## Task description
Give back only the lines in the records below from the one with "Fmax hardly moves." to the one with "- CORE_UTILIZATION: 40 -> 33", both inclusive, word for word.

## Source information

## main
module main #(
    parameter MAIN_DIV = 8,      
    parameter SCAN_DIV = 4       
)(
    input wire clk,
    input wire rst,    
    input wire btnC,   
    input wire btnL,   
    input wire btnR,   
    input wire [7:0] num1,   
    input wire [7:0] num2,   
    output wire [6:0] seg,            
    output wire [3:0] an,              
    output wire multiplicationFinished    
);
    wire dividedClock;   
    wire dividedTick;    
    clockDivider #(MAIN_DIV) clockDiv(
        .clk(clk),
        .rst(rst),
        .en(1'b1),
        .clk_out(dividedClock),
        .tick(dividedTick)
    );
    wire [7:0] num1Complement, num2Complement;
    wire [7:0] multiplier, multiplicand;
    wire [7:0] multiplicandShifted;
    wire [15:0] multiplierShifted;
    reg  [15:0] productReg;
    reg signReg;
    wire tempSign;
    wire [19:0] bcdOutput;
    wire [15:0] tempOutput;
    assign num1Complement = ~num1 + 1'b1;
    assign num2Complement = ~num2 + 1'b1;
    assign multiplier = (num1[7] == 1) ? num1Complement : num1;
    assign multiplicand = (num2[7] == 1) ? num2Complement : num2;
    wire enableDebounce, enableSync;
    debouncer debounceInst(
        .clk(clk),
        .ce(dividedTick),
        .rst(rst),
        .in(btnC),
        .out(enableDebounce)
    );
    synchronizer syncInst(
        .clk(clk),
        .ce(dividedTick),
        .rst(rst),
        .in(enableDebounce),
        .out(enableSync)
    );
    wire Psel, EP, EA, EB, LA, LB, RstP;
    shift_right_register shiftRightReg(
        .clk(clk),
        .ce(dividedTick),
        .rst(rst),
        .load(LB),
        .en(EB),
        .Num(multiplicand),
        .Out(multiplicandShifted)
    );
    shift_left_register shiftLeftReg(
        .clk(clk),
        .ce(dividedTick),
        .rst(rst),
        .load(LA),
        .en(EA),
        .Num(multiplier),
        .Out(multiplierShifted)
    );
    CU controlUnit(
        .b0(multiplicandShifted[0]),
        .z(multiplicationFinished),  
        .load(enableSync),
        .Psel(Psel),
        .EP(EP),
        .EA(EA),
        .EB(EB),
        .LA(LA),
        .LB(LB),
        .RstP(RstP)
    );
  ...
Size: roughly 2,100 cells after synthesis, ~130 flip-flops, roughly 33 I/O pins.
export LEC_CHECK = 0
export ABC_AREA = 1
export CAP_MARGIN = 20
export CORE_MARGIN = 2
export CORE_UTILIZATION = 68
export CTS_CLUSTER_SIZE = 96
export PLACE_DENSITY = 0.6
export SETUP_SLACK_MARGIN = 4.01
export SLEW_MARGIN = 20
export TNS_END_PERCENT = 15
create_clock -name core_clock -period 14.0 [get_ports {clk}]
run.sh (not shown) runs the stock make flow with config.mk's settings and CLKGATE_MAP_FILE=.
Then changed:
- ABC_AREA: 1 -> not set
- CORE_UTILIZATION: 68 -> 58
- CTS_CLUSTER_SIZE: 96 -> not set
- PLACE_DENSITY: 0.6 -> not set
- SETUP_SLACK_MARGIN: 4.01 -> not set
- TNS_END_PERCENT: 15 -> not set
- clock period: 14.0 -> 8.97 ns (I/O delays scaled with it)
After rerunning:
- This time the run finished with negative setup slack left
- final area came out higher by 38%
- routed wire length grows by 16%
- total power grows by 56%
- setup slack degrades by 5.0 ns
- register-to-register slack is worse by 4.6 ns
- die size rises by 39%
- non-clock buffer count climbs by 467
Then changed:
- ABC_AREA: not set -> 1
- CORE_UTILIZATION: 58 -> 67
- CTS_CLUSTER_SIZE: not set -> 72
- SETUP_SLACK_MARGIN: not set -> -0.55
This time the run did not get past global routing.
Area after synthesis is lower by 16%.
Die size is lower by 27%.
Synthesized cell count is higher by 2.8%.
Then changed:
- ABC_AREA: 1 -> not set
- CAP_MARGIN: 20 -> 15
- CORE_UTILIZATION: 67 -> 40
- CTS_CLUSTER_SIZE: 72 -> not set
- SETUP_SLACK_MARGIN: -0.55 -> not set
- SLEW_MARGIN: 20 -> 15
- clock period: 8.97 -> 20.0 ns (I/O delays scaled with it)
=> The changed run went through all stages and came out clean. Synthesized area went up by about 20%. Die size went up by about 100%. Synthesized cell count went down by 2.7%.

* * *

main again, from the RTL that the note above started with.
export LEC_CHECK = 0
export ABC_AREA = 1
export CAP_MARGIN = 40
export CORE_MARGIN = 2
export CORE_UTILIZATION = 65
export CTS_CLUSTER_DIAMETER = 33
export GPL_ROUTABILITY_DRIVEN = 1
export PLACE_DENSITY = 0.6
export SLEW_MARGIN = 15
create_clock -name core_clock -period 9.64 [get_ports {clk}]
The baseline stopped in 5_1_grt, error ODB-0269.
Edit:
- CAP_MARGIN: 40 -> 20
- CORE_UTILIZATION: 65 -> 40
- CTS_CLUSTER_DIAMETER: 33 -> default
- GPL_ROUTABILITY_DRIVEN: 1 -> default
- SLEW_MARGIN: 15 -> 20
- clock period: 9.64 -> 20.0 ns (I/O delays scaled with it)
Result: The changed run finished clean. Die size came out higher by about 60%. Area after synthesis is unchanged. Synthesized cell count is unchanged.
Edit:
- CORE_ASPECT_RATIO: default -> 1.97
- CTS_CLUSTER_DIAMETER: default -> 310
- CTS_CLUSTER_SIZE: default -> 100
- PLACE_DENSITY: 0.6 -> default
- SETUP_SLACK_MARGIN: default -> 4.56
- SLEW_MARGIN: 20 -> 30
- TNS_END_PERCENT: default -> 15
Fmax hardly moves.
Sequential share of layout area barely changes.
Count of clock-buffer cells in the layout falls by 1.
Total power is lower by 0.82%.
Register-to-register slack got worse by 70 ps.
Synthesized area is unchanged.
Synthesized cell count is unchanged.
Edit:
- ABC_AREA: 1 -> 0
- CAP_MARGIN: 20 -> 10
- CELL_PAD_IN_SITES_DETAIL_PLACEMENT: default -> 2
- CORE_ASPECT_RATIO: 1.97 -> default
- CORE_UTILIZATION: 40 -> 33
- CTS_CLUSTER_DIAMETER: 310 -> 336
- CTS_CLUSTER_SIZE: 100 -> default
- GPL_TIMING_DRIVEN: default -> 0
- MAX_ROUTING_LAYER: default -> met4
- MIN_ROUTING_LAYER: default -> met2
- PLACE_DENSITY: default -> 0.6
- SETUP_SLACK_MARGIN: 4.56 -> 4.48
- SLEW_MARGIN: 30 -> 35
- TNS_END_PERCENT: 15 -> 30
=> The changed run never finished: it broke off in 5_1_grt. Die size is higher by 44%. Synthesized cell count is lower by 2.7%. Synthesized area is higher by 20%.
Edit:
- ABC_AREA: 0 -> 1
- CAP_MARGIN: 10 -> 20
- CORE_ASPECT_RATIO: default -> 1.1
- CORE_MARGIN: 2 -> 9
- CORE_UTILIZATION: 33 -> 40
- CTS_CLUSTER_DIAMETER: 336 -> 310
- CTS_CLUSTER_SIZE: default -> 69
- GPL_TIMING_DRIVEN: 0 -> default
- HOLD_SLACK_MARGIN: default -> 0.15
- PLACE_DENSITY: 0.6 -> default
- PLACE_DENSITY_LB_ADDON: default -> 0.03
- SETUP_SLACK_MARGIN: 4.48 -> 2.52
- SLEW_MARGIN: 35 -> 5
- TNS_END_PERCENT: 30 -> default
With this change the flow went through all stages and came out clean.
Synthesized cell count grows by about 2.8%.
Synthesized area shrinks by 16%.
Die area shrinks by about 20%.
Edit:
- CELL_PAD_IN_SITES_DETAIL_PLACEMENT: 2 -> default
- CORE_ASPECT_RATIO: 1.1 -> 1.97
- CORE_MARGIN: 9 -> 2
- CORE_UTILIZATION: 40 -> 25
- CTS_CLUSTER_DIAMETER: 310 -> 312
- CTS_CLUSTER_SIZE: 69 -> 100
- HOLD_SLACK_MARGIN: 0.15 -> default
- MAX_ROUTING_LAYER: met4 -> default
- MIN_ROUTING_LAYER: met2 -> default
- PLACE_DENSITY_LB_ADDON: 0.03 -> default
- SETUP_SLACK_MARGIN: 2.52 -> default
- SLEW_MARGIN: 5 -> 30
- TNS_END_PERCENT: default -> 15
What happened:
- The changed run finished clean
- non-clock buffer count decreases by 3
- total power fell by a few percent
- clock skew is lower by 4.2 ps
- worst setup slack gets better by 2800 ps
- global-route usage shrinks by 38 points
- first-iteration DRC count fell by well over a third
- cell area went up slightly
- die area goes up by well over a third
- maximum frequency climbs by about a fifth
- via count shrinks by well over a third
- wire length goes down by well over a third

* * *

main again, from the RTL that the note above started with.
Settings: LEC_CHECK=0, ABC_AREA=0, CAP_MARGIN=40, CORE_MARGIN=2, CORE_UTILIZATION=72, CTS_CLUSTER_DIAMETER=246, CTS_CLUSTER_SIZE=21, GPL_ROUTABILITY_DRIVEN=1, HOLD_SLACK_MARGIN=-0.07, MAX_ROUTING_LAYER=met4, PLACE_DENSITY=0.35, SETUP_SLACK_MARGIN=1.92, SLEW_MARGIN=15, TNS_END_PERCENT=15; clock period 7.22 ns.
The baseline never finished: it broke off in 4_1_cts.
Then changed:
- ABC_AREA: 0 -> 1
- CORE_UTILIZATION: 72 -> 58
- CTS_CLUSTER_DIAMETER: 246 -> 33
- CTS_CLUSTER_SIZE: 21 -> not set
- HOLD_SLACK_MARGIN: -0.07 -> not set
- MAX_ROUTING_LAYER: met4 -> not set
- PLACE_DENSITY: 0.35 -> not set
- PLACE_DENSITY_LB_ADDON: not set -> 0.17
- SETUP_SLACK_MARGIN: 1.92 -> not set
- TNS_END_PERCENT: 15 -> not set
- clock period: 7.22 -> 12.5 ns (I/O delays scaled with it)
Effect: The new run finished clean; die area grows by 3.7%; synthesized cell count grows by 2.8%; synthesized area shrinks by 16%.
Then changed:
- CORE_UTILIZATION: 58 -> 64
- CTS_CLUSTER_SIZE: not set -> 71
- SETUP_SLACK_MARGIN: not set -> 3.12
- clock period: 12.5 -> 12.1 ns (I/O delays scaled with it)
After rerunning: Synthesized cell count is unchanged. Clock power stays flat. Wire length increases by 45%. Worst hold slack gets better by 4.8 ps. Setup slack gets worse by 520 ps. Count of clock-buffer cells in the layout increases by 2. Die size decreases by about 9%. Via count increases by 20%. Area after synthesis stays the same. Cell area increases by 16%. First-iteration DRC count increases by about 140%.
Then changed:
- ABC_AREA: 1 -> 0
- CAP_MARGIN: 40 -> 0
- CORE_ASPECT_RATIO: not set -> 0.84
- CORE_UTILIZATION: 64 -> 29
- CTS_CLUSTER_SIZE: 71 -> not set
- MAX_ROUTING_LAYER: not set -> met4
- SETUP_SLACK_MARGIN: 3.12 -> not set
- clock period: 12.1 -> 9.49 ns (I/O delays scaled with it)
Result:
- Now the flow finished with negative setup slack left
- final area rises by well over a third
- count of clock-buffer cells in the layout falls by 2
- worst setup slack is worse by 3200 ps
- sequential cell count stays the same
Power figures rest on the tool's default switching activity, not on a simulated workload.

## Response to this task
Fmax hardly moves.
Sequential share of layout area barely changes.
Count of clock-buffer cells in the layout falls by 1.
Total power is lower by 0.82%.
Register-to-register slack got worse by 70 ps.
Synthesized area is unchanged.
Synthesized cell count is unchanged.
Edit:
- ABC_AREA: 1 -> 0
- CAP_MARGIN: 20 -> 10
- CELL_PAD_IN_SITES_DETAIL_PLACEMENT: default -> 2
- CORE_ASPECT_RATIO: 1.97 -> default
- CORE_UTILIZATION: 40 -> 33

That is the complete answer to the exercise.